I designed a simple development board with FPGA from GowinSemi - IC model: GW1N-LV9LQ144C6/I5. Here is link to mouser.com with this product:
https://www.mouser.com/ProductDetail/GOWIN-Semiconductor/GW1N-LV9LQ144C6-I5?qs=wnTfsH77Xs6N%2FyGezJZrJQ%3D%3D

https://www.gowinsemi.com/en/product/detail/46/

Tis is basic FPGA with 8640 LUT and 120 I/Os in LQFP-144 case. The amount of resources allow conduct experiments with Soft-CPU (for example with RISC-V soft-cores). My main goal was to design FPGA development which is cheap, but is suitable for beginners. Apart the FPGA itself the board is equipped with:
1) 24 MHz clock circuit
2) LDO voltage controllers and switches for configuring FPGA I/O Banks (three voltages: 3.3V , 2.5V and 1.2 V
3) FPGA Mode switches (for boot mode)
4) Setup circuitry (Reconfig, Done etc.)
5) FPGA reset circuit
6) USB to JTAG based on FTDI chip FT 2232HL (allowing programing by USB socket)
7) JTAG Header for alternating programming by "Gowin Cable" external programmer
8) Additional 32Mb SPI flash IC
9) 8MB of PSRAM (Pseudo RAM) alowing big frame-buffers
10) DSub15 VGA connector
11) 8 user LEDs
12) 8 DIP-Switches
13) 5 Push Buttons
14) TF (uSD) card module
15) Simple audio output
16) 59 I/O pins led out to the three goldpin connectors

I wanted the FPGA kit had the opportunity to program by USB socket and did not require expensive external programer (Gowin "USB Cable"), hence the use of the FTDI chip . I also wanted the FPGA board bring out a large number of I/O pins. I don't plan to output differential pins (LVDS) with impedance and length control on PCB. Here is finished schematic (PNGx and PDF).

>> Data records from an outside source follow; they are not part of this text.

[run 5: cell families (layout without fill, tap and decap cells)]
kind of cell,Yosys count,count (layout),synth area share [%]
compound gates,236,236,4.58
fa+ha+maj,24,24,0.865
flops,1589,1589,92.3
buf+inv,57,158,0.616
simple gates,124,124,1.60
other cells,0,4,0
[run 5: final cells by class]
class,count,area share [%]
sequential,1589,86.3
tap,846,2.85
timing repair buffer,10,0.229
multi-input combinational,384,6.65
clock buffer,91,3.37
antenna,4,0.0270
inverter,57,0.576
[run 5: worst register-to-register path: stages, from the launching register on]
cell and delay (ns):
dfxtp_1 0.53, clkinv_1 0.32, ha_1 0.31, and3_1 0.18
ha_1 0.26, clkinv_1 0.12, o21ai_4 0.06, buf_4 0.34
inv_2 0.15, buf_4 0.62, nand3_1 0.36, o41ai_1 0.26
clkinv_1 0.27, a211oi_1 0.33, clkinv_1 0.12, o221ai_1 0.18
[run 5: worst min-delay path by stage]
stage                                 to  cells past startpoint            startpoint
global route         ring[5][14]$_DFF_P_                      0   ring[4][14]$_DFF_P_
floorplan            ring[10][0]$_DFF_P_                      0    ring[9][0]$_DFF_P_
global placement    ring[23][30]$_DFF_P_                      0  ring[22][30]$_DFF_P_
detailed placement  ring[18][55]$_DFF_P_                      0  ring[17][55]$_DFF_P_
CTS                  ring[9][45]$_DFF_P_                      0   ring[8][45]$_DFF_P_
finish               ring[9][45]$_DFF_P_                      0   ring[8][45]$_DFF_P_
This is an optimization exercise on Yosys and OpenROAD, whose aim is small area, not a production implementation. Function was checked by simulation only, so behaviour that the tests miss may differ from the original. No driver is modelled on the clock port, so clock power and skew are understated where the tree is cut down; a real chip needs a root buffer or a tree. Power is estimated from default activity; no workload was simulated.

==> flow/design.v <==
module uart_rx
  #(parameter CLKS_PER_BIT = 104)
  (
   input             i_Clock,
   input             i_Rst,
   input             i_Rx_Serial,
   output reg [15:0] o_Rx_Byte,
   output reg        square_wave,
   output reg        pin1,
   output reg        pin2
   );
  reg       r_Rx_Data;
  reg [3:0] r_Phase;
  reg [6:0] r_Count;         
  reg [7:0] r_Byte;
  reg       r_Hi_Done;       
  reg [23:0] counter;
  reg [15:0] steps;          
  reg [15:0] store;          
  reg [15:0] quot;
  reg [15:0] rem;
  wire idle    = (r_Phase == 4'd0);
  wire start   = (r_Phase == 4'd1);
  wire data    = (r_Phase >= 4'd2) && (r_Phase <= 4'd9);
  wire slot8   = (r_Phase == 4'd10);
  wire stopb   = (r_Phase == 4'd11);
  wire cleanup = (r_Phase == 4'd12);
  wire c_zero = (r_Count == 7'd0);
  wire c_top  = r_Count[6] & r_Count[5] & r_Count[2] & r_Count[1] & r_Count[0];
  wire adv_start = start & c_zero;
  wire adv_bit   = (data | slot8 | stopb) & c_zero;
  wire upd       = stopb & c_top;        
  always @(posedge i_Clock) begin
    if (i_Rst) begin
      r_Rx_Data <= 1'b1;
      r_Phase   <= 4'd0;
      r_Hi_Done <= 1'b0;
    end else begin
      r_Rx_Data <= i_Rx_Serial;
      if (idle) begin
        if (!r_Rx_Data) r_Phase <= 4'd1;
      end else if (adv_start) begin
        r_Phase <= r_Rx_Data ? 4'd0 : 4'd2;
      end else if (adv_bit | cleanup) begin
        r_Phase <= cleanup ? 4'd0 : r_Phase + 4'd1;
      end
      if (slot8 & c_zero) r_Hi_Done <= ~r_Hi_Done;
    end
  end
  always @(posedge i_Clock)
    r_Count <= idle ? 7'd51 : c_zero ? 7'd103 : r_Count - 7'd1;
  always @(posedge i_Clock)
    if (data & c_zero) r_Byte <= {r_Rx_Data, r_Byte[7:1]};
  always @(posedge i_Clock) begin
    if (i_Rst)
      o_Rx_Byte <= 16'd0;
    else if (upd) begin
      if (r_Hi_Done) o_Rx_Byte[15:8] <= r_Byte;
      else           o_Rx_Byte[7:0]  <= r_Byte;
    end
  end
  localparam [31:0] DIVIDEND = 32'd1800000;
  wire [15:0] divisor = r_Hi_Done ? {o_Rx_Byte[15:8], r_Byte} : {r_Byte, o_Rx_Byte[7:0]};
  wire        nbit    = ~r_Count[6] & ~r_Count[5] & DIVIDEND[r_Count[4:0]];
  wire [16:0] trial   = {rem, nbit};
  wire [17:0] borrow;
  wire [16:0] diff;
  assign borrow[0] = 1'b0;
  genvar gi;
  generate
    for (gi = 0; gi < 17; gi = gi + 1) begin : g_sub
      wire dv = (gi < 16) ? divisor[gi] : 1'b0;
      assign diff[gi]     = trial[gi] ^ dv ^ borrow[gi];
      assign borrow[gi+1] = (~trial[gi] & dv) | (~trial[gi] & borrow[gi]) | (dv & borrow[gi]);
    end
  endgenerate
  wire        qbit    = ~borrow[17];
  always @(posedge i_Clock) begin
    rem  <= slot8 ? (qbit ? diff[15:0] : trial[15:0]) : 16'd0;
    quot <= {quot[14:0], qbit};
    if (upd) store <= quot;
  end
  localparam [15:0] STEPS_SEED = 16'hFFFF;
  localparam [15:0] STEPS_STOP = 16'h9097;   
  wire rpm_zero = (o_Rx_Byte == 16'd0);
  wire [4:0] rl = o_Rx_Byte[4:0];
  wire rpm_small = (o_Rx_Byte[15:5] == 11'd0) && (rl != 5'd0) && (rl < 5'd28);
  wire [4:0] half_top =
      !rpm_small   ? 5'd0  :
      (rl == 5'd1) ? 5'd27 :
      (rl == 5'd2) ? 5'd13 :
      (rl == 5'd3) ? 5'd9  :
      (rl == 5'd4) ? 5'd6  :
      (rl == 5'd5) ? 5'd5  :
      (rl == 5'd6) ? 5'd4  :
      (rl <= 5'd9) ? 5'd3  :
      (rl <= 5'd13) ? 5'd2 : 5'd1;
  wire [20:0] half = {half_top, store};
  wire [21:0] cb;
  assign cb[0] = 1'b0;
  generate
    for (gi = 0; gi < 21; gi = gi + 1) begin : g_cmp
      assign cb[gi+1] = (~counter[gi] & half[gi]) | (~(counter[gi] ^ half[gi]) & cb[gi]);
    end
  endgenerate
  wire ge = rpm_zero ? (&counter)
                     : ((|counter[23:21]) | ~cb[21]);
  wire stop = (steps == STEPS_STOP);
  wire ev   = ge & ~stop;
  wire hi7  = (upd & r_Hi_Done) ? r_Byte[7] : o_Rx_Byte[15];
  always @(posedge i_Clock) begin
    if (i_Rst) begin
      counter     <= 24'd0;
      steps       <= STEPS_SEED;
      square_wave <= 1'b1;
      pin1        <= 1'b0;
      pin2        <= 1'b0;
    end else begin
      counter <= ev ? 24'd0 : counter + 24'd1;
      if (ev) begin
        square_wave <= ~square_wave;
        pin1        <= hi7;
        pin2        <= ~hi7;
        if (square_wave)
          steps <= {steps[14:0], steps[15] ^ steps[14] ^ steps[12] ^ steps[3]};
      end
    end
  end
endmodule
Settings: LEC_CHECK=0, CAP_MARGIN=20, CORE_MARGIN=2, CORE_UTILIZATION=40, GPL_TIMING_DRIVEN=0, SLEW_MARGIN=20; clock period 100.0 ns.
standard.sh (not shown) runs the stock make flow with config.mk's settings and CLKGATE_MAP_FILE= SYNTH_SCRIPT=/design/flow/synth_recipe.tcl, a recipe that flattens the netlist after the stock synthesis.
==> flow/flow/run.sh <==
#!/bin/bash
# The standard layout (standard.sh) with three changes:
#  - synthesis maps the logic with an area-oriented ABC script
#    (flow/abc_area.script) and without ORFS's adder cell extraction; the
#    rest of synthesis (register mapping, flattening, renaming) is the standard flow's
#    standard synthesis, unchanged;
#  - the clock tree is built by hand: one root buffer and a few leaf buffers
#    (flow/cts_hook.tcl);
#  - the port buffers are the smallest buffer cell.
# Each tool's output stays in ORFS's logs under orfs/logs; make's output is in
# flow_make.log.
set -euo pipefail
here=$(pwd)

# synthesis: ORFS's synth.tcl with the abc call pointed at our script
sed -e 's#^  log_cmd abc {\*}\$abc_args$#  set abc_args [lreplace $abc_args 1 1 '"$here"'/flow/abc_area.script]\n  log_cmd abc {*}$abc_args#' \
  "$FLOW_HOME/scripts/synth.tcl" > "$here/synth_custom.tcl"
grep -q "abc_area.script" "$here/synth_custom.tcl"
sed -e 's#^source \$::env(SCRIPTS_DIR)/synth.tcl$#source '"$here"'/synth_custom.tcl#' \
  "$here/synth_recipe.tcl" > "$here/synth_recipe_custom.tcl"
grep -q "synth_custom.tcl" "$here/synth_recipe_custom.tcl"
sed -e 's#SYNTH_SCRIPT=[^ ]*#SYNTH_SCRIPT='"$here"'/synth_recipe_custom.tcl ADDER_MAP_FILE=#' \
  "$here/standard.sh" > "$here/standard_custom.sh"
grep -q "synth_recipe_custom.tcl ADDER_MAP_FILE=" "$here/standard_custom.sh"

export PRE_CTS_TCL=$here/flow/cts_hook.tcl
export MCTS_NBUF=8
export MCTS_BCELL=sky130_fd_sc_hd__clkbuf_8
export MCTS_RCELL=sky130_fd_sc_hd__clkbuf_16
export BUFFER_PORTS_ARGS="-buffer_cell sky130_fd_sc_hd__buf_1"
bash "$here/standard_custom.sh" > "$here/flow_make.log" 2>&1
==> flow/flow/abc_area.script <==
strash
&get -n
&fraig -x
&put
scorr
dc2
strash
&get -n
&dch -f
&nf -R 1000
&put
mfs2 -W 4 -M 5000
strash
&get -n
&dch -f
&nf -R 1000
&put
Other scripts of this flow, unchanged in this note and not shown: flow/flow/cts_hook.tcl
The baseline finished clean.
Source: an optimization exercise on an open RTL-to-GDS flow (aim: small area). Production flows keep margins and buffers that such runs may drop.
Function was checked by simulation only, so behaviour that the tests miss may differ from the original.
No driver is modelled on the clock port, so clock power and skew are understated where the tree is cut down; a real chip needs a root buffer or a tree.
Power and IR drop assume default switching activity.

==> module flight_top, before the edit <==
module flight_top (
    input  logic        clk100mhz,
    input  logic        btnC,
    input  logic [15:0] sw,
    output logic [15:0] led
);
    logic rst;
    assign rst = btnC;
    logic [16:0] m;
    logic        fresh;    
    logic        upd;
    assign upd = m[16] & m[15] & m[10] & m[9] & m[7] & m[5];
    always_ff @(posedge clk100mhz) begin
        if (rst) m <= 17'd0;
        else     m <= (m + 17'd1) & ~({17{upd}} & 17'd100000);
        fresh <= rst | (fresh & ~upd);
    end
    logic [4:0] t;
    assign t = m[4:0];
    logic hz, p1, p2;
    assign hz = (m[16:7] == 10'd0);
    assign p1 = hz & ~m[6] &  m[5] & ~t[4];     
    assign p2 = hz &  m[6] & ~m[5];             
    logic lo8, lo16, t0, t31;
    assign lo8  = ~t[4] & ~t[3];
    assign lo16 = ~t[4];
    assign t0   = (t == 5'd0);
    assign t31  = (t == 5'd31);
    logic [7:0]  L, N, C, Il;
    logic [15:0] R, E, Ih;
    logic [12:0] P;
    logic [7:0]  V;
    logic L_t, N_t, C_t, Il_t, R_t, E_t, Ih_t, P_t;
    assign L_t  = L[7];
    assign N_t  = N[7];
    assign C_t  = C[7];
    assign Il_t = Il[7];
    assign R_t  = R[15];
    assign E_t  = E[15];
    assign Ih_t = Ih[15];
    assign P_t  = P[12];
    logic vsel, astr;
    assign vsel = V[t[2:0]];
    assign astr = t[3] ? vsel : L_t;
    logic cr_q, cr_in, r_x, r_s, r_c;
    assign cr_in = t0 ? 1'b0 : cr_q;
    assign r_x   = lo8 & (m[6] ? C_t : N_t);
    assign {r_c, r_s} = R_t + r_x + cr_in;
    logic nf_q, nf_in, neg_o;
    assign nf_in = t0 ? 1'b0 : nf_q;
    assign neg_o = astr ^ nf_in;
    logic sg_q;
    logic g1, g3, g5, g7;
    assign g1 = (t[3:0] != 4'd0);
    assign g3 = t[3] | t[2] | (t[1] & t[0]);
    assign g5 = t[3] | (t[2] & (t[1] | t[0]));
    assign g7 = t[3] | (t[2] & t[1] & t[0]);
    logic x1, x2, x3, x4, x5;
    assign x1 = m[6] ? astr : (g7 & E[6]);
    assign x2 = m[6] ? R_t  : ~(g3 & E[2]);
    assign x3 = m[6] ? (lo8 ? Il_t : Ih_t) : ~(g5 & P[2]);
    assign x4 = m[6] ? (t[4] ? sg_q : E_t) : ~(g3 & P[0]);
    assign x5 = g1 & Ih[8];
    logic [3:0] k_q, k_in;
    assign k_in = t0 ? {1'b0, 1'b1, ~m[6], ~m[6]} : k_q;
    logic sa, ca, sb, cb, sc, cc, sd, cd;
    assign {ca, sa} = x1 + x2 + k_in[0];
    assign {cb, sb} = x3 + x4 + k_in[1];
    assign {cc, sc} = x5 + sa + k_in[2];
    assign {cd, sd} = sb + sc + k_in[3];
    logic d_s, i_s;
    assign d_s = sa;
    assign i_s = sb;
    always_ff @(posedge clk100mhz) begin
        cr_q <= r_c;
        nf_q <= nf_in | astr;
        sg_q <= t[4] ? sg_q : E_t;
        k_q  <= {cd, cc, cb, ca};
    end
    logic w_l, w_n1, w_n2, w_r, w_e, w_p, w_il, w_ih;
    assign w_l  = p2 & lo8;
    assign w_n1 = p1 & t[3];
    assign w_n2 = p2 & ~t[4] & t[3];
    assign w_r  = (p1 | p2) & lo16;
    assign w_e  = p2 & lo16;
    assign w_p  = p2 & (t < 5'd13);
    assign w_il = p2 & lo8;
    assign w_ih = p2 & (t[4] ^ t[3]);
    logic L_h, N_h, C_h, R_h, E_h, P_h, Il_h, Ih_h;
    assign L_h  = ~fresh & (w_l  ? d_s : L_t);
    assign N_h  = w_n1 ? sd : w_n2 ? d_s : N_t;
    assign C_h  = ~fresh & (w_n2 ? N_t : C_t);
    assign R_h  = ~fresh & (w_r  ? r_s : R_t);
    assign E_h  = w_e  ? neg_o : E_t;
    assign P_h  = ~fresh & (w_p  ? E_t : P_t);
    assign Il_h = ~fresh & (w_il ? i_s : Il_t);
    assign Ih_h = ~fresh & (w_ih ? i_s : Ih_t);
    always_ff @(posedge clk100mhz) begin
        L  <= {L[6:0], L_h};
        C  <= {C[6:0], C_h};
        R  <= {R[14:0], R_h};
        E  <= {E[14:0], E_h};
        P  <= {P[11:0], P_h};
        Il <= {Il[6:0], Il_h};
        Ih <= {Ih[14:0], Ih_h};
        if (upd)
            N <= {sw[1], sw[2], sw[3], sw[4], sw[5], sw[6], sw[7], sw[0]};
        else
            N <= {N[6:0], N_h};
        if (rst)      V <= 8'd0;
        else if (upd) V <= {N[0], N[1], N[2], N[3], N[4], N[5], N[6], N[7]};
    end
    assign led = {8'd0, V};
endmodule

It remains to design the PCB.
This is how (third image)  the initial arrangement of components on the PCB looks like. I will update the thread as I design the PCB.

Please be so kind to give me a feedback about this design  :)

Regards


Gribo:
You left the regulator's thermal pads unconnected. You should connect them to a ground plane.

FlyingDutch:
You are right - thanks :)

Regards

colorado.rob:
I would drop the VGA and add an HDMI port. I think HDMI is more straight-forward than VGA. And finding a VGA monitor is getting difficult. I don't know that I have a VGA monitor anywhere at home.

You can either do the proper TMDS termination on the board, or go with a direct LVDS connection. The users might need to use a HDMI port extender to use an LVDS port with some devices. But it is more flexible.

Either that or make it a 40-pin LCD connector.

nctnico:
A better option is to add a board-to-board connector with good signal integrity (IOW: not headers) so you can add whatever high-speed interface you like to the board.